- Relator(a)
- Ministro Ribeiro Dantas
- Órgão julgador
- Quinta Turma
- Data do julgamento
- 26/03/2019
- Data de publicação
- 01/04/2019
STJ – Acórdão, Rel. Ministro Ribeiro Dantas, Quinta Turma, j. 26/03/2019, p. 01/04/2019
PROCESSO PENAL. RECURSO EM HABEAS CORPUS. ESTUPRO DE VULNERÁVEL. PRISÃO PREVENTIVA DECRETADA MAIS DE 2 ANOS APÓS A SUPOSTA OCORRÊNCIA DOS DELITOS. AUSÊNCIA DE ELEMENTOS CONTEMPORÂNEOS. INEXISTÊNCIA DE FATO NOVO. FUNDAMENTAÇÃO INIDÔNEA. CIRCUNSTÂNCIAS PESSOAIS FAVORÁVEIS. CONSTRANGIMENTO ILEGAL CARACTERIZADO. RECURSO PROVIDO. 1. Havendo prova da existência do crime e indícios suficientes de autoria, a prisão preventiva, nos termos do art. 312 do Código de Processo Penal, poderá ser decretada para garantia da ordem pública, da ordem econômica, por conveniência da instrução criminal ou para assegurar a aplicação da lei penal. 2. No caso em exame, a prisão preventiva foi decretada mais 2 anos após os fatos praticados em um mesmo lapso de tempo, sem nenhum fato novo a subsidiar a medida excepcional.
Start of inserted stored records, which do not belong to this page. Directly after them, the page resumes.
Background: an optimization exercise with open tools, aiming at a short achievable clock period and few clock cycles. Do not read the settings as production practice.
Power is estimated from default activity; no workload was simulated.

v5:
==> flow/design.v <==
module wisc_core (
	err, halt, imem_addr, dmem_addr, dmem_wdata, dmem_en, dmem_wr,
	clk, rst, imem_rdata, dmem_rdata
	);
	input clk;
	input rst;
	output err;
	output halt;
	output [15:0] imem_addr;
	input  [15:0] imem_rdata;
	output [15:0] dmem_addr;
	output [15:0] dmem_wdata;
	output dmem_en;
	output dmem_wr;
	input  [15:0] dmem_rdata;
	reg [15:0] pc_f;             
	reg [15:0] ir_x;             
	reg [15:0] pc2_x;            
	reg        v_x;              
	reg        pt_x;             
	reg [15:0] m_addr, m_wdata;  
	reg        m_en, m_wr, m_ld;
	reg [2:0]  m_rd;             
	reg        halted;
	reg        err_r;
	reg [15:0] r0, r1, r2, r3, r4, r5, r6, r7;
	wire [4:0] op = ir_x[15:11];
	wire [2:0] rs = ir_x[10:8];
	wire [2:0] rt = ir_x[7:5];
	wire [2:0] rd = ir_x[4:2];
	wire i_halt  = (op == 5'b00000);
	wire i_ill   = (op[4:1] == 4'b0001);
	wire i_j     = (op == 5'b00100);
	wire i_jr    = (op == 5'b00101);
	wire i_jal   = (op == 5'b00110);
	wire i_jalr  = (op == 5'b00111);
	wire i_subi  = (op == 5'b01000);
	wire i_immal = (op[4:2] == 3'b010);    
	wire i_br    = (op[4:2] == 3'b011);
	wire i_st    = (op == 5'b10000);
	wire i_ld    = (op == 5'b10001);
	wire i_slbi  = (op == 5'b10010);
	wire i_stu   = (op == 5'b10011);
	wire i_shi   = (op[4:2] == 3'b101);
	wire i_lbi   = (op == 5'b11000);
	wire i_btr   = (op == 5'b11001);
	wire i_shr   = (op == 5'b11010);
	wire i_arith = (op == 5'b11011);
	wire i_set   = (op[4:2] == 3'b111);
	wire rs_used = ~(op[4:2] == 3'b000 || i_j || i_jal || i_lbi);
	wire rt_used = i_st | i_stu | i_shr | i_arith | i_set;
	function [15:0] rsel(input [2:0] s, input [15:0] a0, input [15:0] a1,
		input [15:0] a2, input [15:0] a3, input [15:0] a4, input [15:0] a5,
		input [15:0] a6, input [15:0] a7);
		case (s)
			3'd0: rsel = a0; 3'd1: rsel = a1; 3'd2: rsel = a2; 3'd3: rsel = a3;
			3'd4: rsel = a4; 3'd5: rsel = a5; 3'd6: rsel = a6; default: rsel = a7;
		endcase
	endfunction
	wire [15:0] A = rsel(rs, r0, r1, r2, r3, r4, r5, r6, r7);
	wire [15:0] B = rsel(rt, r0, r1, r2, r3, r4, r5, r6, r7);
	wire stall = v_x & m_ld & ((rs_used & (rs == m_rd)) | (rt_used & (rt == m_rd)));
	wire ex = v_x & ~stall & ~halted;    
	wire [15:0] imm5s  = {{11{ir_x[4]}}, ir_x[4:0]};
	wire [15:0] imm5z  = {11'd0, ir_x[4:0]};
	wire [15:0] imm8s  = {{8{ir_x[7]}}, ir_x[7:0]};
	wire [15:0] imm11s = {{5{ir_x[10]}}, ir_x[10:0]};
	wire sub_op = i_subi | (i_arith & (ir_x[1:0] == 2'b01));
	wire [15:0] add_a = sub_op ? ~A : A;
	wire [15:0] add_b = i_arith ? B : imm5s;
	wire [15:0] sum = add_a + add_b + {15'd0, sub_op};
	wire [16:0] diff = {1'b0, A} + {1'b0, ~B} + 17'd1;
	wire lt  = (A[15] ^ B[15]) ? A[15] : diff[15];
	wire eq  = (A == B);
	wire [16:0] csum = {1'b0, A} + {1'b0, B};
	reg set_v;
	always @(*) begin
		case (op[1:0])
			2'b00: set_v = eq;
			2'b01: set_v = lt;
			2'b10: set_v = lt | eq;
			default: set_v = csum[16];
		endcase
	end
	wire [3:0] cnt = i_shr ? B[3:0] : ir_x[3:0];
	wire [1:0] sop = i_shr ? ir_x[1:0] : op[1:0];
	wire [31:0] rotl_w = {A, A} << cnt;
	wire [31:0] rotr_w = {A, A} >> cnt;
	reg [15:0] shv;
	always @(*) begin
		case (sop)
			2'b00: shv = rotl_w[31:16];           
			2'b01: shv = A << cnt;                
			2'b10: shv = rotr_w[15:0];            
			default: shv = A >> cnt;              
		endcase
	end
	wire [15:0] rev;
	genvar gi;
	generate for (gi = 0; gi < 16; gi = gi + 1) begin : g_rev
		assign rev[gi] = A[15-gi];
	end endgenerate
	wire [15:0] lop_b = i_arith ? B : imm5z;
	wire [15:0] xorv  = A ^ lop_b;
	wire [15:0] andnv = A & ~lop_b;
	wire is_xor = i_arith ? (ir_x[1:0] == 2'b10) : (op[1:0] == 2'b11);
	wire is_andn = i_arith ? (ir_x[1:0] == 2'b11) : (op[1:0] == 2'b10);
	reg [15:0] res;
	always @(*) begin
		if (i_jal | i_jalr)            res = pc2_x;
		else if (i_set)                res = {15'd0, set_v};
		else if (i_shi | i_shr)        res = shv;
		else if (i_btr)                res = rev;
		else if (i_lbi)                res = imm8s;
		else if (i_slbi)               res = {A[7:0], ir_x[7:0]};
		else if (is_xor & (i_immal | i_arith))  res = xorv;
		else if (is_andn & (i_immal | i_arith)) res = andnv;
		else                           res = sum;
	end
	wire wr_en = i_immal | i_shi | i_ld | i_stu | i_lbi | i_slbi | i_btr |
		i_shr | i_arith | i_set | i_jal | i_jalr;
	wire wr_x = ex & wr_en & ~i_ld;    
	reg [2:0] wsel;
	always @(*) begin
		if (i_jal | i_jalr)                    wsel = 3'd7;
		else if (i_stu | i_lbi | i_slbi)       wsel = rs;
		else if (i_immal | i_shi | i_ld)       wsel = rt;
		else                                   wsel = rd;
	end
	reg cond;
	always @(*) begin
		case (op[1:0])
			2'b00: cond = (A != 16'd0);
			2'b01: cond = (A == 16'd0);
			2'b10: cond = A[15];
			default: cond = ~A[15];
		endcase
	end
	wire [15:0] tgt_pc  = pc2_x + ((i_j | i_jal) ? imm11s : imm8s);
	wire [15:0] tgt_reg = A + imm8s;
	wire taken = i_j | i_jal | i_jr | i_jalr | (i_br & cond);
	wire redirect = ex & ((i_jr | i_jalr) | ((i_br | i_j | i_jal) & (taken != pt_x)));
	wire [15:0] npc = (i_jr | i_jalr) ? tgt_reg : taken ? tgt_pc : pc2_x;
	wire [15:0] fi = imem_rdata;
	wire [15:0] pc2_f = pc_f + 16'd2;
	wire f_j  = (fi[15:13] == 3'b001) & ~fi[11];      
	wire f_br = (fi[15:13] == 3'b011);
	wire res_nz = (res != 16'd0);
	wire [7:0] w_r = {8{wr_x}} & (8'd1 << wsel);
	wire [15:0] rv [0:7];
	assign rv[0] = r0; assign rv[1] = r1; assign rv[2] = r2; assign rv[3] = r3;
	assign rv[4] = r4; assign rv[5] = r5; assign rv[6] = r6; assign rv[7] = r7;
	wire [7:0] nz_n, ng_n, pend;
	generate for (gi = 0; gi < 8; gi = gi + 1) begin : g_flags
		assign nz_n[gi] = w_r[gi] ? res_nz : (rv[gi] != 16'd0);
		assign ng_n[gi] = w_r[gi] ? res[15] : rv[gi][15];
		assign pend[gi] = ~w_r[gi] & ((m_ld & (m_rd == gi)) | (ex & i_ld & (rt == gi)));
	end endgenerate
	wire f_nz = nz_n[fi[10:8]];
	wire f_ng = ng_n[fi[10:8]];
	reg f_cond;
	always @(*) begin
		case (fi[12:11])
			2'b00: f_cond = f_nz;
			2'b01: f_cond = ~f_nz;
			2'b10: f_cond = f_ng;
			default: f_cond = ~f_ng;
		endcase
	end
	wire f_taken = f_j | (f_br & f_cond & ~pend[fi[10:8]]);
	wire [15:0] t8  = pc2_f + {{8{fi[7]}}, fi[7:0]};
	wire [15:0] t11 = pc2_f + {{5{fi[10]}}, fi[10:0]};
	wire [15:0] f_tgt = f_j ? t11 : t8;
	wire m_ld_wr = m_ld;    
	always @(posedge clk) begin
		if (rst) begin
			pc_f   <= 16'd0;
			v_x    <= 1'b0;
			m_en   <= 1'b0;
			m_wr   <= 1'b0;
			m_ld   <= 1'b0;
			halted <= 1'b0;
			err_r  <= 1'b0;
		end else begin
			if (redirect) begin
				pc_f <= npc;
				v_x  <= 1'b0;
			end else if (!stall) begin
				pc_f  <= f_taken ? f_tgt : pc2_f;
				ir_x  <= imem_rdata;
				pc2_x <= pc2_f;
				pt_x  <= f_taken;
				v_x   <= 1'b1;
			end
			m_en <= ex & (i_st | i_ld | i_stu);
			m_wr <= ex & (i_st | i_stu);
			m_ld <= ex & i_ld;
			if (ex & i_halt) halted <= 1'b1;
			err_r <= ex & i_ill;
		end
		m_addr  <= sum;
		m_wdata <= B;
		m_rd    <= rt;
	end
	always @(posedge clk) begin
		if (m_ld_wr & (m_rd == 3'd0)) r0 <= dmem_rdata;
		if (m_ld_wr & (m_rd == 3'd1)) r1 <= dmem_rdata;
		if (m_ld_wr & (m_rd == 3'd2)) r2 <= dmem_rdata;
		if (m_ld_wr & (m_rd == 3'd3)) r3 <= dmem_rdata;
		if (m_ld_wr & (m_rd == 3'd4)) r4 <= dmem_rdata;
		if (m_ld_wr & (m_rd == 3'd5)) r5 <= dmem_rdata;
		if (m_ld_wr & (m_rd == 3'd6)) r6 <= dmem_rdata;
		if (m_ld_wr & (m_rd == 3'd7)) r7 <= dmem_rdata;
		if (wr_x & (wsel == 3'd0)) r0 <= res;
		if (wr_x & (wsel == 3'd1)) r1 <= res;
		if (wr_x & (wsel == 3'd2)) r2 <= res;
		if (wr_x & (wsel == 3'd3)) r3 <= res;
		if (wr_x & (wsel == 3'd4)) r4 <= res;
		if (wr_x & (wsel == 3'd5)) r5 <= res;
		if (wr_x & (wsel == 3'd6)) r6 <= res;
		if (wr_x & (wsel == 3'd7)) r7 <= res;
	end
	assign imem_addr  = pc_f;
	assign dmem_addr  = m_addr;
	assign dmem_wdata = m_wdata;
	assign dmem_en    = m_en;
	assign dmem_wr    = m_wr;
	assign halt       = halted;
	assign err        = err_r;
endmodule
Settings: LEC_CHECK=0, ABC_CLOCK_PERIOD_IN_PS=4000, CAP_MARGIN=20, CORE_MARGIN=2, CORE_UTILIZATION=40, SLEW_MARGIN=20; clock period 24.0 ns.
standard.sh (not shown) runs the stock make flow with config.mk's settings and CLKGATE_MAP_FILE= SYNTH_SCRIPT=/design/flow/synth_recipe.tcl, a recipe that flattens the netlist after the stock synthesis.
==> flow/flow/run.sh <==
#!/bin/bash
# Layout flow: the standard flow (standard.sh, unchanged synthesis), with
# strong port buffers and timing repair that aims for much more setup slack
# than the 24 ns clock needs. Each tool's output goes to a log file here.
set -e
export SETUP_SLACK_MARGIN=18.3
export BUFFER_PORTS_ARGS="-buffer_cell sky130_fd_sc_hd__buf_4"
bash standard.sh > standard.log 2>&1
Input-level comparison between v8 and v5:
--- a/flow/design.v
+++ b/flow/design.v
@@ -16,10 +16,14 @@
 	reg [15:0] pc_f;             
 	reg [15:0] ir_x;             
 	reg [15:0] pc2_x;            
 	reg        v_x;              
 	reg        pt_x;             
+	reg [15:0] pc_x;             
+	reg [15:0]  bt_v;
+	reg [255:0] bt_pc;
+	reg [255:0] bt_tgt;
 	reg [15:0] m_addr, m_wdata;  
 	reg        m_en, m_wr, m_ld;
 	reg [2:0]  m_rd;             
 	reg        halted;
 	reg        err_r;
@@ -137,42 +141,16 @@
 		endcase
 	end
 	wire [15:0] tgt_pc  = pc2_x + ((i_j | i_jal) ? imm11s : imm8s);
 	wire [15:0] tgt_reg = A + imm8s;
 	wire taken = i_j | i_jal | i_jr | i_jalr | (i_br & cond);
-	wire redirect = ex & ((i_jr | i_jalr) | ((i_br | i_j | i_jal) & (taken != pt_x)));
-	wire [15:0] npc = (i_jr | i_jalr) ? tgt_reg : taken ? tgt_pc : pc2_x;
-	wire [15:0] fi = imem_rdata;
+	wire ctl = i_j | i_jal | i_jr | i_jalr | i_br;
+	wire redirect = ex & ((taken != pt_x) | ((i_jr | i_jalr) & (tgt_reg != pc_f)));
+	wire [15:0] npc = ~taken ? pc2_x : (i_jr | i_jalr) ? tgt_reg : tgt_pc;
+	wire [3:0] bt_i = pc_f[4:1];
+	wire bt_hit = bt_v[bt_i] & (bt_pc[16*bt_i +: 16] == pc_f);
 	wire [15:0] pc2_f = pc_f + 16'd2;
-	wire f_j  = (fi[15:13] == 3'b001) & ~fi[11];      
-	wire f_br = (fi[15:13] == 3'b011);
-	wire res_nz = (res != 16'd0);
-	wire [7:0] w_r = {8{wr_x}} & (8'd1 << wsel);
-	wire [15:0] rv [0:7];
-	assign rv[0] = r0; assign rv[1] = r1; assign rv[2] = r2; assign rv[3] = r3;
-	assign rv[4] = r4; assign rv[5] = r5; assign rv[6] = r6; assign rv[7] = r7;
-	wire [7:0] nz_n, ng_n, pend;
-	generate for (gi = 0; gi < 8; gi = gi + 1) begin : g_flags
-		assign nz_n[gi] = w_r[gi] ? res_nz : (rv[gi] != 16'd0);
-		assign ng_n[gi] = w_r[gi] ? res[15] : rv[gi][15];
-		assign pend[gi] = ~w_r[gi] & ((m_ld & (m_rd == gi)) | (ex & i_ld & (rt == gi)));
-	end endgenerate
-	wire f_nz = nz_n[fi[10:8]];
-	wire f_ng = ng_n[fi[10:8]];
-	reg f_cond;
-	always @(*) begin
-		case (fi[12:11])
-			2'b00: f_cond = f_nz;
-			2'b01: f_cond = ~f_nz;
-			2'b10: f_cond = f_ng;
-			default: f_cond = ~f_ng;
-		endcase
-	end
-	wire f_taken = f_j | (f_br & f_cond & ~pend[fi[10:8]]);
-	wire [15:0] t8  = pc2_f + {{8{fi[7]}}, fi[7:0]};
-	wire [15:0] t11 = pc2_f + {{5{fi[10]}}, fi[10:0]};
-	wire [15:0] f_tgt = f_j ? t11 : t8;
 	wire m_ld_wr = m_ld;    
 	always @(posedge clk) begin
 		if (rst) begin
 			pc_f   <= 16'd0;
 			v_x    <= 1'b0;
@@ -184,14 +162,15 @@
 		end else begin
 			if (redirect) begin
 				pc_f <= npc;
 				v_x  <= 1'b0;
 			end else if (!stall) begin
-				pc_f  <= f_taken ? f_tgt : pc2_f;
+				pc_f  <= bt_hit ? bt_tgt[16*bt_i +: 16] : pc2_f;
 				ir_x  <= imem_rdata;
 				pc2_x <= pc2_f;
-				pt_x  <= f_taken;
+				pc_x  <= pc_f;
+				pt_x  <= bt_hit;
 				v_x   <= 1'b1;
 			end
 			m_en <= ex & (i_st | i_ld | i_stu);
 			m_wr <= ex & (i_st | i_stu);
 			m_ld <= ex & i_ld;
@@ -199,10 +178,19 @@
 			err_r <= ex & i_ill;
 		end
 		m_addr  <= sum;
 		m_wdata <= B;
 		m_rd    <= rt;
+	end
+	always @(posedge clk) begin
+		if (rst)
+			bt_v <= 16'd0;
+		else if (ex & ctl) begin
+			bt_v[pc_x[4:1]] <= taken;
+			bt_pc[16*pc_x[4:1] +: 16]  <= pc_x;
+			bt_tgt[16*pc_x[4:1] +: 16] <= npc;
+		end
 	end
 	always @(posedge clk) begin
 		if (m_ld_wr & (m_rd == 3'd0)) r0 <= dmem_rdata;
 		if (m_ld_wr & (m_rd == 3'd1)) r1 <= dmem_rdata;
 		if (m_ld_wr & (m_rd == 3'd2)) r2 <= dmem_rdata;
## What came out
Comparing v5 and v8, the lower number of flops mapped to enable cells by yosys is on v5.
Looking at first element of the critical path, the pc_f[7]$_SDFFE_PP0P_ result is from v8; the imem_rdata[0] one comes from v5.
Going from v5 to v8, wire length of the first global-routing pass went up, mux share of post-synthesis cell area moved up, proportion of cell area occupied by registers went up 18 points, register-to-register slack climbed 1.03 ns, fmax went up.
As of v8, placed standard-cell area had risen by more than 100% compared to v5.
Summary of v8 over v5: post-route total power moved up; floorplan die area moved up.
[compare] base=v5 new=v8: sequential standard cell area moved up; distinct cell type count after synthesis moved down; net count of the mapped netlist moved up.
Run comparison: v8 standard cell with the maximum stage delay on the critical path dfxtp_4; v5 standard cell with the maximum stage delay on the critical path a2111o_1
For v8, the highest routed metal layer was met4, unlike v5, where it was met5.
Core utilization, v5 and v8: higher on v5
Row setup slack of the critical path after layout: v8 higher / v5 lower
Function was not checked in any run of this note: the RTL went through the layout flow alone.

[afterwards: timing with drivers on the ports]
In the flow no input, the clock included, has a driving cell. The finished layouts below were timed again as built, in two steps.
Step 1, drivers: a clkbuf_16 drives clk and a buf_2 each remaining input, both assumed.
Step 2 moves the port delays by t, midway between the first and last clock arrival at a register: inputs arrive t later, outputs are due t later. That takes back most of the time a late clock gives input paths.
Slacks: no drivers / after step 1 / after step 2; pairs: no drivers / after step 1.
run	t (ns)	slack for setup (ns)	clock arrival spread, ns	worst register clock-pin slew, ns
v5	0.636	16.435 / 16.454 / 15.818	0.050 / 0.050	0.07 / 0.07
v8	0.723	17.924 / 17.855 / 17.630	0.053 / 0.054	0.07 / 0.07
After both steps setup and hold are still met in every run listed. For v5, which loses most, drivers alone change the setup slack by +0.019 ns; drivers and shift together by -0.617 ns.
Não obstante a gravidade da conduta criminosa, em decorrência de seu ofício de fotógrafo, o recorrente não consta nenhuma outra investigação em seu desfavor, consoante consignado pelo TJPE. 3. Sobretudo quando considerado o decurso de tanto tempo e não havendo nenhum fato novo, estando ausente, no caso, a contemporaneidade do fato justificante da custódia cautelar e a sua efetivação para a garantia da ordem pública, deve ser concedido o direito dele responder ao processo em liberdade. 4. A urgência intrínseca da prisão preventiva impõe a contemporaneidade dos fatos justificadores aos riscos que se pretende com a prisão evitar. (HC 214.921/PA, Rel. Ministro NEFI CORDEIRO, SEXTA TURMA, DJe 25/3/2015). 5. Hipótese em que o recorrente possui atributos favoráveis consubstanciados na primariedade e bons antecedentes criminais, residência fixa e profissão definida, o que justifica a sua liberdade. 6. Recurso em habeas corpus provido para revogar a prisão preventiva do recorrente, mediante a aplicação das medidas cautelares previstas no art. 319 do Código de Processo Penal, a critério do Juízo de primeiro grau. (RHC n. 106.817/PE, relator Ministro Ribeiro Dantas, Quinta Turma, julgado em 26/3/2019, DJe de 1/4/2019.)